* [WORK REQUIRED]: Examine each line of the data. Copy those that contain the string "root".

* [DATA LISTING]:

------------------------

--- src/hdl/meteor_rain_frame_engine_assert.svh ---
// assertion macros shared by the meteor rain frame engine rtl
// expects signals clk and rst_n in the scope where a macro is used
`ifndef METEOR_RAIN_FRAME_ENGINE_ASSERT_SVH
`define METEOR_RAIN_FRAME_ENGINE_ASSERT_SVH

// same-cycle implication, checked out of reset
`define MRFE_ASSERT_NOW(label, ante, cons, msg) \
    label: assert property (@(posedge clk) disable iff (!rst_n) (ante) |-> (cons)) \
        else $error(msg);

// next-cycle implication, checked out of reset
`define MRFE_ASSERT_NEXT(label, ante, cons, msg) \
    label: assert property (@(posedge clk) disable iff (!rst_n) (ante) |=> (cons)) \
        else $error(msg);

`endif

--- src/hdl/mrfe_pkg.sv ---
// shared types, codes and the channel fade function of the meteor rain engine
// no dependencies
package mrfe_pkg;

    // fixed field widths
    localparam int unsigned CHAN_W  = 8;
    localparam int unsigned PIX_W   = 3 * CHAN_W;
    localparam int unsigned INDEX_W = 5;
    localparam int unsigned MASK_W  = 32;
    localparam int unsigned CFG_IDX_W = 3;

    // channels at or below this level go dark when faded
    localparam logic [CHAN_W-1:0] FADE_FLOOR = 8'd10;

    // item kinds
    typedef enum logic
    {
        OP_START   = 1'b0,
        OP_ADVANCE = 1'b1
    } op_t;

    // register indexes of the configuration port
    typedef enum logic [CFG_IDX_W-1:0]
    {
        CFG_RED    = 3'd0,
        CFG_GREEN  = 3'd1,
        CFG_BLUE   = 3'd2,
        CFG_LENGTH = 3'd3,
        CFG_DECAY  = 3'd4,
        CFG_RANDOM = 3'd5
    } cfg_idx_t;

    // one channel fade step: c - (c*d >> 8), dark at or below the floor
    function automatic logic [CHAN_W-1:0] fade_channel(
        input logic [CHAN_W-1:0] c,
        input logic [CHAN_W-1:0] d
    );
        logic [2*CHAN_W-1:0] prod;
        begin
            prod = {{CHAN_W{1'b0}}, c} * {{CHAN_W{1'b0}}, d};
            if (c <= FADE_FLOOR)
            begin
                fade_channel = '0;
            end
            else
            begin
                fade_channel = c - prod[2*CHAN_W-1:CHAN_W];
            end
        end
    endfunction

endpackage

------------------------

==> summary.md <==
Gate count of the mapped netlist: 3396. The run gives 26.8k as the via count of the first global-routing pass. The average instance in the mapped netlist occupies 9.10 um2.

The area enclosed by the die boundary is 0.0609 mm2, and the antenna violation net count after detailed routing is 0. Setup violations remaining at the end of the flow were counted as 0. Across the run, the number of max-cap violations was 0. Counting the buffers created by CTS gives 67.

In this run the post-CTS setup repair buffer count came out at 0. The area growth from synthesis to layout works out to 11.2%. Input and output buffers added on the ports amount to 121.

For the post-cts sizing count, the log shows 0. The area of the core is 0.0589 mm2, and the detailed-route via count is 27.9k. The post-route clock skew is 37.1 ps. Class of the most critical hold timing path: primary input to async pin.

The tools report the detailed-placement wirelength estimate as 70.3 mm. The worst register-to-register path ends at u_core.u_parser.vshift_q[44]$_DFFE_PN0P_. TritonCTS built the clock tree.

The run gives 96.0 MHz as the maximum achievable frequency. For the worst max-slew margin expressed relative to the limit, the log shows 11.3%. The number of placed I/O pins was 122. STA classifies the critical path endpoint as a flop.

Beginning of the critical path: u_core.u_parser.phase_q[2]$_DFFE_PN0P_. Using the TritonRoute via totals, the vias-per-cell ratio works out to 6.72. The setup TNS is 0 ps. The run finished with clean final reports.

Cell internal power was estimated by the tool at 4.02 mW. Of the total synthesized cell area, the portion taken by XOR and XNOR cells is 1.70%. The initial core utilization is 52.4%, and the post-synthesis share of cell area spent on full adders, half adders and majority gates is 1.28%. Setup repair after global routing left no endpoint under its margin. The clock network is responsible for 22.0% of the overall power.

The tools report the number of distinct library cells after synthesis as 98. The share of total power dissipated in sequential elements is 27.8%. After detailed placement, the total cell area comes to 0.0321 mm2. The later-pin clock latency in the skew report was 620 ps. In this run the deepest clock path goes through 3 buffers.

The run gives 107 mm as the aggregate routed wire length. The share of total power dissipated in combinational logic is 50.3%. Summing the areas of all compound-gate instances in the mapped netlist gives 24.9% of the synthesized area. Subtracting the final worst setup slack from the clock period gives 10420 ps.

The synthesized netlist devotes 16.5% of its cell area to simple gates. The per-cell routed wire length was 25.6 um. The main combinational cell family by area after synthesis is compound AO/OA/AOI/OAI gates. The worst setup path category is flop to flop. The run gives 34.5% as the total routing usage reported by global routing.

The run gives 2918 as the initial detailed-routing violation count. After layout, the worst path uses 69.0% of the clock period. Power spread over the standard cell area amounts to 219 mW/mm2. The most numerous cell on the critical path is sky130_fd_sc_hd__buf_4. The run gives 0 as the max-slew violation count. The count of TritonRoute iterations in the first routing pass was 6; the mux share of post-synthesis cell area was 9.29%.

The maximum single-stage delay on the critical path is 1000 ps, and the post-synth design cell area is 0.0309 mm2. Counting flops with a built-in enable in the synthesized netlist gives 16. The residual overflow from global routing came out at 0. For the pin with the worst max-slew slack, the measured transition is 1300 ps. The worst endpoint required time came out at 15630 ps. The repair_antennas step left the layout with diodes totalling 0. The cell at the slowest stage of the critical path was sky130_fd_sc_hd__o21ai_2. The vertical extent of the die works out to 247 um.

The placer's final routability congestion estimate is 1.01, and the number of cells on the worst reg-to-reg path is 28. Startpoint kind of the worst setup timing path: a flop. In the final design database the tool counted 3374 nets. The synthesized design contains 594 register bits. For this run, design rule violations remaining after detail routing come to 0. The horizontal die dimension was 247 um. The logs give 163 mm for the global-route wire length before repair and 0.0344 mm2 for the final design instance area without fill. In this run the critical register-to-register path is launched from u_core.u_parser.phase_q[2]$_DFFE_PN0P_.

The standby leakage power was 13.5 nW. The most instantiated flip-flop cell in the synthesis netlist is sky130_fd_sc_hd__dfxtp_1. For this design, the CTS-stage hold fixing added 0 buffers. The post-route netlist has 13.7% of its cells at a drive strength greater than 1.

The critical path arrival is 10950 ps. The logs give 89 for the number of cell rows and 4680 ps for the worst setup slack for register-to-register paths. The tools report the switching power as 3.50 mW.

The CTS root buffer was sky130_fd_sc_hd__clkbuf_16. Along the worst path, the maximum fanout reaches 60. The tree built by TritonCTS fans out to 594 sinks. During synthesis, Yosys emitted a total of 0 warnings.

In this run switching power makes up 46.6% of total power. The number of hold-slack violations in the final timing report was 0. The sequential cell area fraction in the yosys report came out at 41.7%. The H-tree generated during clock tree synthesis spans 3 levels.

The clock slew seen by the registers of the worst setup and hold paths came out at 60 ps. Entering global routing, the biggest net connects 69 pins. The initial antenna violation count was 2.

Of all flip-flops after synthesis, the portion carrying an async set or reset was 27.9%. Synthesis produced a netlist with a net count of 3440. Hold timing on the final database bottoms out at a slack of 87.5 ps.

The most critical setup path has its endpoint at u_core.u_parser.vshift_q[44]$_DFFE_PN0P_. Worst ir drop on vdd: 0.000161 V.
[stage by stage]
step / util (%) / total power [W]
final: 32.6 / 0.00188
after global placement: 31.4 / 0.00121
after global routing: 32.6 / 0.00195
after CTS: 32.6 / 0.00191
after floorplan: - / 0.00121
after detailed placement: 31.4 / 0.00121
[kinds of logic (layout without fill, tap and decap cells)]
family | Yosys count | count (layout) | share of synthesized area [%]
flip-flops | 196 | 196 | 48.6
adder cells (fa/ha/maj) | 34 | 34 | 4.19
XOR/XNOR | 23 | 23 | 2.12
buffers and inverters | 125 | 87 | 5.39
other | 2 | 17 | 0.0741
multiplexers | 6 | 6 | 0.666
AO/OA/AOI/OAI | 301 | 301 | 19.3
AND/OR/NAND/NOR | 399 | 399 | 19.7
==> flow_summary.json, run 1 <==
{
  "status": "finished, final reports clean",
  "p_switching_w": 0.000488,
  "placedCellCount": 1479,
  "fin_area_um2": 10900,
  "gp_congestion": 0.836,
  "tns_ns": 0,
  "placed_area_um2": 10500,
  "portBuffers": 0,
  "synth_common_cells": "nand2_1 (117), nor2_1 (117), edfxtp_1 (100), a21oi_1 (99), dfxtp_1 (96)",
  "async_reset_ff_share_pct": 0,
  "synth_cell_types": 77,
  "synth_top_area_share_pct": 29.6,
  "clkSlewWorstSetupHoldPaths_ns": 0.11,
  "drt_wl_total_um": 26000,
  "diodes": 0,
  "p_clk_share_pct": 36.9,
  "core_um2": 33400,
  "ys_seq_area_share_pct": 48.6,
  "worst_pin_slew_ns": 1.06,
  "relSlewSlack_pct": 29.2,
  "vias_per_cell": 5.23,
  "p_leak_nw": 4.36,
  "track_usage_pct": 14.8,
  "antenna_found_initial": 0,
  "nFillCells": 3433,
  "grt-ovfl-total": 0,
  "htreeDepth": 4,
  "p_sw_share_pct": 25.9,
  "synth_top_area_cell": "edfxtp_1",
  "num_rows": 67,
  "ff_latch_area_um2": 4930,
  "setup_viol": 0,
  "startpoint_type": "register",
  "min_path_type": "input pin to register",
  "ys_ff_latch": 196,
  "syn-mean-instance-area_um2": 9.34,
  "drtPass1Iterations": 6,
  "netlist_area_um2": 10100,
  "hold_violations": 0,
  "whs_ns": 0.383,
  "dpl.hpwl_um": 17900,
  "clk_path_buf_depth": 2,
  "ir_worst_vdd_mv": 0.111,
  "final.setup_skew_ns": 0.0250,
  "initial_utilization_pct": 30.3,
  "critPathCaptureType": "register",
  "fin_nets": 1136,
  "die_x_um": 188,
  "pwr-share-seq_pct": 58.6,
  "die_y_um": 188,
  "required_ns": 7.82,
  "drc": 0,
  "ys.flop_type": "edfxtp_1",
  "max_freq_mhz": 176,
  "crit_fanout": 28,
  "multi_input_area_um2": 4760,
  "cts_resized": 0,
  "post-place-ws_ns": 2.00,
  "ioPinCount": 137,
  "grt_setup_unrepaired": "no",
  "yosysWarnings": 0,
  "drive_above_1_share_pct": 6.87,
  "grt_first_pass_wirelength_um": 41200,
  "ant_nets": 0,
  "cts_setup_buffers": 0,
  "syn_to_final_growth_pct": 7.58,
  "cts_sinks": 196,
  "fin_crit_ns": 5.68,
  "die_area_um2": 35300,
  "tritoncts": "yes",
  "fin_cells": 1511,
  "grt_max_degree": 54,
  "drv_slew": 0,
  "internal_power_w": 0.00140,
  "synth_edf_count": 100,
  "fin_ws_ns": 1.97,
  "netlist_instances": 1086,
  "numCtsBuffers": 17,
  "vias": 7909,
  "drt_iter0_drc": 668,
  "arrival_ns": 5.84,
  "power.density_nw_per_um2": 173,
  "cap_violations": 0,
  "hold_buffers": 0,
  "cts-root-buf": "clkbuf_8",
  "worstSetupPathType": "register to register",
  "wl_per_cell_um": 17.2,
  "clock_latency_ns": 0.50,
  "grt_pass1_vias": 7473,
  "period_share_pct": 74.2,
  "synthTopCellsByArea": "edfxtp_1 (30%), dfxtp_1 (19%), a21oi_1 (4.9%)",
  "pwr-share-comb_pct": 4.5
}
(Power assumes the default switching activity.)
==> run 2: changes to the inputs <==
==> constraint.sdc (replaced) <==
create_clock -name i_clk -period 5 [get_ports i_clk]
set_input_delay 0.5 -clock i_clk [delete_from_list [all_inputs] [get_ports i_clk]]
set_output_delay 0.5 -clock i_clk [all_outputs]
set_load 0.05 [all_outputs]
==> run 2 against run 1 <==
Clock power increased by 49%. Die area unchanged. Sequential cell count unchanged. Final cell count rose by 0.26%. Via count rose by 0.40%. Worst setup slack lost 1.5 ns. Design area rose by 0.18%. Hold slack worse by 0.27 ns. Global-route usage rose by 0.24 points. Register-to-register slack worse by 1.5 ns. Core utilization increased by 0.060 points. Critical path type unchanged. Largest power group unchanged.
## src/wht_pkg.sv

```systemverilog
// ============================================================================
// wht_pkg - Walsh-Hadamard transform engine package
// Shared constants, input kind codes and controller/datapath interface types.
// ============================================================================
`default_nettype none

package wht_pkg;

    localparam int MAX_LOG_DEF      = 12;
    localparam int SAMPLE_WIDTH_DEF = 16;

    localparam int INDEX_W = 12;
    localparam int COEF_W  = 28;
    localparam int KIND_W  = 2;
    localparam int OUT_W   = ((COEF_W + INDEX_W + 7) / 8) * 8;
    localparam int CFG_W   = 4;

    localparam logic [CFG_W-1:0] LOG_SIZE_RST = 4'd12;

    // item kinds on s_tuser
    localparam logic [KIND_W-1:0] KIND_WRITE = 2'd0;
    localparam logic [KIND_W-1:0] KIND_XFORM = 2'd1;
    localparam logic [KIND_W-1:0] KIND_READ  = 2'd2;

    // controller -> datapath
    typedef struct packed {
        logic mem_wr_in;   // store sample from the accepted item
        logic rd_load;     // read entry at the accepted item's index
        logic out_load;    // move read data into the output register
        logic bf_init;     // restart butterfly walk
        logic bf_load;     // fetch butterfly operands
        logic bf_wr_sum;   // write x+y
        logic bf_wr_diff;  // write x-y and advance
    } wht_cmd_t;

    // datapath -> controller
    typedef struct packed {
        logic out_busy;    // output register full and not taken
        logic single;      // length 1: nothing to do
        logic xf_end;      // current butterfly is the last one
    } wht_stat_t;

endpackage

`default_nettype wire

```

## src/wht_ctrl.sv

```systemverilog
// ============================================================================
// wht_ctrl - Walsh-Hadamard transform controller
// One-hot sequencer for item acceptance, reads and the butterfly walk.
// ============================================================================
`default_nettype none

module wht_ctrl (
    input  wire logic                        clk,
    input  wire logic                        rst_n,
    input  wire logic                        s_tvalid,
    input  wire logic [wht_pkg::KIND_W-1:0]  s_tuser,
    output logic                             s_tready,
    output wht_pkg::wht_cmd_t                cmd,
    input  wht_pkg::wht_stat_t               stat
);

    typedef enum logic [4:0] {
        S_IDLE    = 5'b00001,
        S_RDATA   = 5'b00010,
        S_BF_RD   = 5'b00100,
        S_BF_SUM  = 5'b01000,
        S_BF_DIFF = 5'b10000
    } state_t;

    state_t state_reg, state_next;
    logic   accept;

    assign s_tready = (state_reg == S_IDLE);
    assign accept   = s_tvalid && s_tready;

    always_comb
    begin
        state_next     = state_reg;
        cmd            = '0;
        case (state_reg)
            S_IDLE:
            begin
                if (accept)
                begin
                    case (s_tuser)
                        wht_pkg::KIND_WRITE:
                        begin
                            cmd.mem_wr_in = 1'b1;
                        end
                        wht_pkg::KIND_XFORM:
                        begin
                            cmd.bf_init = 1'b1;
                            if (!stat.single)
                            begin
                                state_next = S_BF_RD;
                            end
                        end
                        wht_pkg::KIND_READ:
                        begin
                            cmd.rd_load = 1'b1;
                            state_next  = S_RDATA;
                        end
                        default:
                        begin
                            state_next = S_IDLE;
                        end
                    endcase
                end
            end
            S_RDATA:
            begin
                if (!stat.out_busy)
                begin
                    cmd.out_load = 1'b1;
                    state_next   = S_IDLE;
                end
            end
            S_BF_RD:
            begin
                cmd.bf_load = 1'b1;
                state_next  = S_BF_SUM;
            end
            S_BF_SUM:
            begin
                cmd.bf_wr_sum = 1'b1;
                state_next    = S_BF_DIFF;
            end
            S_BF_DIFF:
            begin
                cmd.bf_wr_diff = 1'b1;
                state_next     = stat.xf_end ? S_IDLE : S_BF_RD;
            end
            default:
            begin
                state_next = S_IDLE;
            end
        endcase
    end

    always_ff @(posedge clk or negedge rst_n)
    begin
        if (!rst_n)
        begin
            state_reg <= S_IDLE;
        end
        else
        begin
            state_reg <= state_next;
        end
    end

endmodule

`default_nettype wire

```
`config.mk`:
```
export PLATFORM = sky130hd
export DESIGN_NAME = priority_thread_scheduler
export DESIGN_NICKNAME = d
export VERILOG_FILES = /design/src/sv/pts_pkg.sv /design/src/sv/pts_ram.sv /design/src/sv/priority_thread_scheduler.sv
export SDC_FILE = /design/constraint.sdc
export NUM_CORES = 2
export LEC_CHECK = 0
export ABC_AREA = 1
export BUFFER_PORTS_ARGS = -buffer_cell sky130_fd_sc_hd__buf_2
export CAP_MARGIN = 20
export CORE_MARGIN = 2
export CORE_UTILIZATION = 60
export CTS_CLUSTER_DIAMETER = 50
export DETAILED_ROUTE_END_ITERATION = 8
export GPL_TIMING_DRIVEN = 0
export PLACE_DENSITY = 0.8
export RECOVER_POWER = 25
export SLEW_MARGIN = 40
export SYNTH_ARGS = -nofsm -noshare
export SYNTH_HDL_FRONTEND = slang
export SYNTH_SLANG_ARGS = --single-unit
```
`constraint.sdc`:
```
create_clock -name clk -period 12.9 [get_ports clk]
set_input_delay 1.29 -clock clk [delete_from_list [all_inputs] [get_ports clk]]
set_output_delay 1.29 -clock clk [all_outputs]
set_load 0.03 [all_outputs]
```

------------------------

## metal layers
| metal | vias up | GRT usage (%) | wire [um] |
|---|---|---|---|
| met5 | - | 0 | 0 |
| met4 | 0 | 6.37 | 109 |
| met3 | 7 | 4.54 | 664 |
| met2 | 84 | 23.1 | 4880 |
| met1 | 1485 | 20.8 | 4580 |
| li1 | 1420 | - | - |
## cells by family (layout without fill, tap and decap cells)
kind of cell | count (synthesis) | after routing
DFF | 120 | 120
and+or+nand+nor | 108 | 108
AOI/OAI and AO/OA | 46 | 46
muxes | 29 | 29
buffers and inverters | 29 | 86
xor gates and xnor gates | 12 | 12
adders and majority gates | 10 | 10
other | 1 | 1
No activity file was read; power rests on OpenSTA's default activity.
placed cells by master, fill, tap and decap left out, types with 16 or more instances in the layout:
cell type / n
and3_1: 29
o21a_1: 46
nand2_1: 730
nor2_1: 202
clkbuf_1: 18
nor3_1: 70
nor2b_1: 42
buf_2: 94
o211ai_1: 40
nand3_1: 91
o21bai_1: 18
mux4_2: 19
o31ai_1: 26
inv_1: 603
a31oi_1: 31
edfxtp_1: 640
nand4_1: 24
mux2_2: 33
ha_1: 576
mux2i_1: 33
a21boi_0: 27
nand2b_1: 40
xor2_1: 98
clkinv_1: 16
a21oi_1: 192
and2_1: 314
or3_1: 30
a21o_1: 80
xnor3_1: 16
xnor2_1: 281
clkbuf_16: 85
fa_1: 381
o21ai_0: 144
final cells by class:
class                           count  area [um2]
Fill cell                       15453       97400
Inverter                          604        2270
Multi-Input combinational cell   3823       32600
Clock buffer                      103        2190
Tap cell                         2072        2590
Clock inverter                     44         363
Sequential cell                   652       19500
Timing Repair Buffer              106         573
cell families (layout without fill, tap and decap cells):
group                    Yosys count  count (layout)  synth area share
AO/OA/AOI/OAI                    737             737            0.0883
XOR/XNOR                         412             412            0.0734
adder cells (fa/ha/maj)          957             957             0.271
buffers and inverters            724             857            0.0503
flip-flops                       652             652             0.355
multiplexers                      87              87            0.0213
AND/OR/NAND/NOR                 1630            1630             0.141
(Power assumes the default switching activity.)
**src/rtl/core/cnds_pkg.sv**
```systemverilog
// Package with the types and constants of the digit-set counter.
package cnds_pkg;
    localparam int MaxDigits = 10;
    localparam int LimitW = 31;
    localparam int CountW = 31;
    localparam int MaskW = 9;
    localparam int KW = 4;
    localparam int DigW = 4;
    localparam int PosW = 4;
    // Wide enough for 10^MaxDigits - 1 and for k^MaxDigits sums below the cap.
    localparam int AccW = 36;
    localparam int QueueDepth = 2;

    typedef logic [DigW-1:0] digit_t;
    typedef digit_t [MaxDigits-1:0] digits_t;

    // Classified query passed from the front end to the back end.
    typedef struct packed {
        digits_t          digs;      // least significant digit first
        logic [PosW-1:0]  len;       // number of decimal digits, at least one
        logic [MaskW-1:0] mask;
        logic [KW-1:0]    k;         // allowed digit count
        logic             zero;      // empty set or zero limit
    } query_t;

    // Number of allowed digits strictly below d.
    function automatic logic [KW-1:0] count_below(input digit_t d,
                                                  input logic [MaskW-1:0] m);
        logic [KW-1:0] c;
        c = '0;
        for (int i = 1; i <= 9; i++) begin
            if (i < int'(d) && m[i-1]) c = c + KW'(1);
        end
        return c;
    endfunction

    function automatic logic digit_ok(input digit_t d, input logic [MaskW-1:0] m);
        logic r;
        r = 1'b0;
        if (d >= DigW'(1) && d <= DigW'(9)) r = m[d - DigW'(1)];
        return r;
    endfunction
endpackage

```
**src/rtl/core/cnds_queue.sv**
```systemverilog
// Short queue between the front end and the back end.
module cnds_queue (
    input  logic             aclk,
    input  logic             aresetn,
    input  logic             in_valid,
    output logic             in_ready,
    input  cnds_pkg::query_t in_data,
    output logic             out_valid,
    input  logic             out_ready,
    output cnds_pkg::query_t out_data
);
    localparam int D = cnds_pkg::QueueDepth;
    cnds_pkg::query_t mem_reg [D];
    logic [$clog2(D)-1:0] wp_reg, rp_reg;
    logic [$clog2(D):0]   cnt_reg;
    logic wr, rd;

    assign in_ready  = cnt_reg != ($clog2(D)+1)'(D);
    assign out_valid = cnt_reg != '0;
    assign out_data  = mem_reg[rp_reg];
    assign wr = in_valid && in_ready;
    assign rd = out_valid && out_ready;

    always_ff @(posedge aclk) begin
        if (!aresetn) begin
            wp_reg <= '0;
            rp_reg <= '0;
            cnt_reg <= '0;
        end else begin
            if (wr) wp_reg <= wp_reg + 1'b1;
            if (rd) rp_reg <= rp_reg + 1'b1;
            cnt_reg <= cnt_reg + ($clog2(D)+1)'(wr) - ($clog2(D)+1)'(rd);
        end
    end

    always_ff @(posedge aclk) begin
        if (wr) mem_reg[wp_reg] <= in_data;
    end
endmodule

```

------------------------

* [RESULT BELOW]:
The CTS root buffer was sky130_fd_sc_hd__clkbuf_16. Along the worst path, the maximum fanout reaches 60. The tree built by TritonCTS fans out to 594 sinks. During synthesis, Yosys emitted a total of 0 warnings.
  "cts-root-buf": "clkbuf_8",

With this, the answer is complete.